O couraçado de Alegre

Henrique Raposo

 

Crónica de sábado passado:

 

 

Manuel Alegre não compreende o mundo e a Europa de 2011. Alegre está parado no tempo. O nosso bardo pensa e fala como Bernardino Machado, o pavão bigodudo da I República. Aliás, o nacionalismo bacoco de Alegre só me faz lembrar aquela fanfarronice republicana e nacionalista de 1890, esse Kilimanjaro do irrealismo português. Levado ao colo pelas franjas radicais da nossa esquerda, Manuel Alegre está mesmo a atravessar o segundo mapa cor de rosa.

Como se lembram, no final do século XIX, Portugal queria ocupar meia África. Queria, mas não podia. Seguindo uma velha tradição portuguesa, Lisboa ostentava ambições inglesas, mas tinha meios marroquinos. Ora, através do ultimato, os ingleses colocaram a portugalidade perante a parede do realismo. Mas, alto aí, a portugalidade não se deixou ficar e respondeu com os mísseis balísticos do irrealismo: contra a armada inglesa, a arraia-miúda lançou manifestações e uma marcha ('contra os bretões, marchar, marchar'); contra o exército inglês, a gente distinta disparou indignação e histerismo; as senhoras e cavalheiros devolveram condecorações oferecidas pelos ingleses. Como podem calcular, Londres torceu-se com dores perante tamanha demonstração de força. E, atenção, a garra lusa não se ficou por aqui. Várias individualidades chegaram a organizar uma vaquinha destinada a juntar o dinheiro necessário para que Portugal comprasse um couraçado. Com esse couraçado em segunda mão, estes magriços náuticos queriam destruir a força mais poderosa da terra, a Royal Navy.

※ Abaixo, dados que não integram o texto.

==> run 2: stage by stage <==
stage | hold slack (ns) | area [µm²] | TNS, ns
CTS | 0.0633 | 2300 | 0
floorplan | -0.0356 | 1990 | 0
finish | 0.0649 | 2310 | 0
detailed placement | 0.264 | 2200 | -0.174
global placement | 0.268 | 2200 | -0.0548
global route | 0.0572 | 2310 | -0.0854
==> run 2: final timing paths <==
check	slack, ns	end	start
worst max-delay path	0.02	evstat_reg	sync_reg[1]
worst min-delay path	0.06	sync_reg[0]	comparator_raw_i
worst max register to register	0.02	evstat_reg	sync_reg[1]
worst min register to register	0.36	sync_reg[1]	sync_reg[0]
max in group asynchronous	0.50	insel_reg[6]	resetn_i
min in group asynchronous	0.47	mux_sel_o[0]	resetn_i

Manuel Alegre é o fiel representante desta loucura nacionalista, desta alergia aos factos e à racionalidade. Toda a estratégia deste candidato passa pela recriação de um novo ultimato que ameaça o novo mapa cor de rosa, as tais conquistas de abril. Nesta louca narrativa, Portugal não pediu dinheiro emprestado de forma irresponsável. Não, não. Nesta fábula que mistura o reacionarismo de direita (o culto de uma nação em abstrato) com o reaccionarismo de esquerda (a recusa de qualquer mudança neste statu quo), Portugal não recorreu aos mercados para cobrir a diferença entre a riqueza produzida e a riqueza consumida. Nada disso. Nesta recriação de 1890, Portugal está a ser vilmente atacado pelo FMI, pelos mercados e pela Alemanha, essa coisa chata e eficiente que substituiu a Inglaterra no papel de má da fita. Com este 'contra os alemães, marchar, marchar', Alegre evita assim o confronto com a realidade. Para quê assumir que os portugueses vivem acima das suas possibilidades, quando se pode dizer que Portugal está a ser vítima de uma conspiração especulativa? Para quê fazer um discurso realista, quando se pode fazer uma vaquinha eleitoral para pedir aos portugueses um couraçado destinado a destruir os pérfidos u-boats alemães?